Examples of actively targeted drug-loaded PLGA NPs. (A) Scheme of a magnetically and molecularly targeted stealth PLGA NP. (B) Tumor growth inhibition was most effective for HeLa xenografted mice treated with DTX-loaded Aptamer-poly(dopamine)-NPs (Apt-pD-NPs) compared to all control groups (NPs: DTX-loaded PLGA NPs; pD-NPs: poly(dopamine) coated-NPs; Apt-pD-NPs: AS1411 aptamer conjugated pD-NPs).

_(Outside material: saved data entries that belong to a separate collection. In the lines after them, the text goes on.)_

## src/rtl/dl_xor_chksum_pkg.sv

```systemverilog
// -----------------------------------------------------------------------------
// dl_xor_chksum_pkg
// Shared definitions for the XOR-fold checksum accumulator:
//   - state_e   : FSM state encoding (IDLE=0, ACC=1, OUT=2)
//   - handshake : valid & ready transfer qualifier
// -----------------------------------------------------------------------------
`ifndef DL_XOR_CHKSUM_PKG_SV
`define DL_XOR_CHKSUM_PKG_SV

package dl_xor_chksum_pkg;

  typedef enum logic [1:0] {
    ST_IDLE = 2'd0,
    ST_ACC  = 2'd1,
    ST_OUT  = 2'd2
  } state_e;

  // A beat or result moves only on a cycle where both sides agree.
  function automatic logic handshake(input logic valid, input logic ready);
    return valid & ready;
  endfunction

endpackage

`endif

```

## src/rtl/dl_xor.sv

```systemverilog
// -----------------------------------------------------------------------------
// dl_xor
// Bitwise XOR of two NUM_BITS-wide operands (purely combinational).
// Ports:
//   a_i  in  NUM_BITS  first operand
//   b_i  in  NUM_BITS  second operand
//   y_o  out NUM_BITS  a_i ^ b_i
// -----------------------------------------------------------------------------
module dl_xor #(
  parameter int NUM_BITS = 32
) (
  input  logic [NUM_BITS-1:0] a_i,
  input  logic [NUM_BITS-1:0] b_i,
  output logic [NUM_BITS-1:0] y_o
);

  assign y_o = a_i ^ b_i;

endmodule

```

## src/rtl/dl_xor_chksum.sv

```systemverilog
// -----------------------------------------------------------------------------
// dl_xor_chksum
// Streaming XOR-fold checksum. Words of a packet arrive over a valid/ready
// input, are folded into a running XOR register seeded with SEED, and one
// checksum word per packet is presented over a valid/ready output.
//
// Ports:
//   clk         in   1         clock, rising edge
//   rst         in   1         synchronous active-high reset
//   in_valid    in   1         input beat valid
//   in_ready    out  1         block can accept a beat
//   in_data     in   NUM_BITS  input word
//   in_last     in   1         final beat of packet (qualified by in_valid)
//   out_valid   out  1         checksum available
//   out_ready   in   1         consumer accepts checksum
//   out_chksum  out  NUM_BITS  SEED ^ all words of the packet
//   out_err     out  1         beat counter saturated during the packet
//   out_cnt     out  CNT_BITS  beats in packet (only with DL_XOR_CHKSUM_CNT_EN)
//
// Optional feature macro: DL_XOR_CHKSUM_CNT_EN adds the out_cnt port.
//
// Handshake: a transfer happens on a rising edge where valid and ready are
// both high. A producer holding valid keeps its payload stable until that
// edge; out_chksum/out_err (and out_cnt) are held stable while out_valid is
// high and out_ready is low. Outputs read as zero whenever out_valid is low.
// -----------------------------------------------------------------------------
module dl_xor_chksum
  import dl_xor_chksum_pkg::*;
#(
  parameter int                  NUM_BITS = 32,
  parameter logic [NUM_BITS-1:0] SEED     = '0,
  parameter int                  CNT_BITS = 8
) (
  input  logic                clk,
  input  logic                rst,
  input  logic                in_valid,
  output logic                in_ready,
  input  logic [NUM_BITS-1:0] in_data,
  input  logic                in_last,
  output logic                out_valid,
  input  logic                out_ready,
  output logic [NUM_BITS-1:0] out_chksum,
  output logic                out_err
`ifdef DL_XOR_CHKSUM_CNT_EN
  ,
  output logic [CNT_BITS-1:0] out_cnt
`endif
);

  localparam logic [CNT_BITS-1:0] CNT_MAX = '1;
  localparam logic [CNT_BITS-1:0] CNT_ONE = CNT_BITS'(1);

  state_e              state_q, state_d;
  logic [NUM_BITS-1:0] acc_q, acc_d;
  logic [CNT_BITS-1:0] cnt_q, cnt_d;
  logic                err_q, err_d;

  logic [NUM_BITS-1:0] xor_a;
  logic [NUM_BITS-1:0] xor_y;
  logic                in_fire;
  logic                out_fire;
  logic                in_state;

  // Readiness is a pure function of state, gated off during reset so no beat
  // can slip in on the reset edge.
  assign in_state  = (state_q == ST_IDLE) || (state_q == ST_ACC);
  assign in_ready  = in_state && !rst;
  assign out_valid = (state_q == ST_OUT) && !rst;
  assign in_fire   = handshake(in_valid, in_ready);
  assign out_fire  = handshake(out_valid, out_ready);

  // The first beat of a packet folds against SEED rather than the stale
  // accumulator, so IDLE never needs a separate reload cycle.
  assign xor_a = (state_q == ST_IDLE) ? SEED : acc_q;

  dl_xor #(
    .NUM_BITS(NUM_BITS)
  ) u_xor (
    .a_i(xor_a),
    .b_i(in_data),
    .y_o(xor_y)
  );

  always_comb begin
    state_d = state_q;
    acc_d   = acc_q;
    cnt_d   = cnt_q;
    err_d   = err_q;
    case (state_q)
      ST_IDLE: begin
        if (in_fire) begin
          acc_d   = xor_y;
          cnt_d   = CNT_ONE;
          err_d   = 1'b0;
          state_d = in_last ? ST_OUT : ST_ACC;
        end
      end
      ST_ACC: begin
        if (in_fire) begin
          acc_d = xor_y;
          // Saturate rather than wrap; a beat arriving at saturation marks
          // the packet length as unrepresentable.
          if (cnt_q == CNT_MAX) begin
            err_d = 1'b1;
          end else begin
            cnt_d = cnt_q + 1'b1;
          end
          if (in_last) begin
            state_d = ST_OUT;
          end
        end
      end
      ST_OUT: begin
        if (out_fire) begin
          state_d = ST_IDLE;
          acc_d   = SEED;
          cnt_d   = '0;
          err_d   = 1'b0;
        end
      end
      default: begin
        state_d = ST_IDLE;
        acc_d   = SEED;
        cnt_d   = '0;
        err_d   = 1'b0;
      end
    endcase
  end

  always_ff @(posedge clk) begin
    if (rst) begin
      state_q <= ST_IDLE;
      acc_q   <= SEED;
      cnt_q   <= '0;
      err_q   <= 1'b0;
    end else begin
      state_q <= state_d;
      acc_q   <= acc_d;
      cnt_q   <= cnt_d;
      err_q   <= err_d;
    end
  end

  // Result fields are zero outside OUT; inside OUT they come straight from
  // registers that only change on out_fire, which gives hold stability.
  assign out_chksum = out_valid ? acc_q : '0;
  assign out_err    = out_valid ? err_q : 1'b0;

`ifdef DL_XOR_CHKSUM_CNT_EN
  assign out_cnt = out_valid ? cnt_q : '0;
`endif

`ifndef SYNTHESIS
  a_out_hold : assert property (@(posedge clk) disable iff (rst)
    (out_valid && !out_ready) |=> (out_valid && $stable(out_chksum) && $stable(out_err)));

  a_excl : assert property (@(posedge clk) disable iff (rst)
    !(in_ready && out_valid));
`endif

endmodule

```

Image republished with permission of Dove Medical Press Ltd., from Xu et al. (2016). (C) Tumor volume curves after withdrawing of the different drugs at day 40. Breast cancer tumor-bearing mice were treated with PBS, PLGA NPs, hyaluronic acid-cystamine-PLGA (HA-SS-PLGA), free DOX, DOX-loaded PLGA NPs, DOX-loaded HA-SS-PLGA, free cyclopamine (CYC), CYC-loaded PLGA NPs, CYC-loaded HA-SS-PLGA, DOX- and CYC-loaded PLGA, DOX-and CYC-loaded HA-SS-PLGA NPs. Drug-loaded PLGA-HA particles (HA-SS-PLGA-DOX, HA-SS-PLGA-CYC and HA-SS-PLGA-DOX-CYC) and dual-drug-loaded particles (PLGA-DOX-CYC and HA-SS- PLGA-DOX-CYC) significantly delayed tumor recurrence, while tumors rapidly regrew in case of treatments without CYC. Reproduced from Hu et al. (2015) with permission of The Royal Society of Chemistry. (D) Tumor growth curves (left) and survival rate (right) of colon carcinoma bearing mice treated with either SPIONs/PTX co-loaded PLGA NPs (PT), RGD grafted on PT NPs (RGD), PT NPs with 4 h magnetic targeting (MT), and RGD grafted on PT NPs with 4 h magnetic targeting (RGD + MT). Tumor growth curves show no significant difference between the groups solely treated with active or magnetic targeting, while the combination of both (CityRGD + MT) increased the survival rate significantly (^∗p < 0.05 and ^∗∗p < 0.01). Tumor growth curves (left) and survival rate (right) reprinted from Schleich et al. (2014) with permission from Elsevier.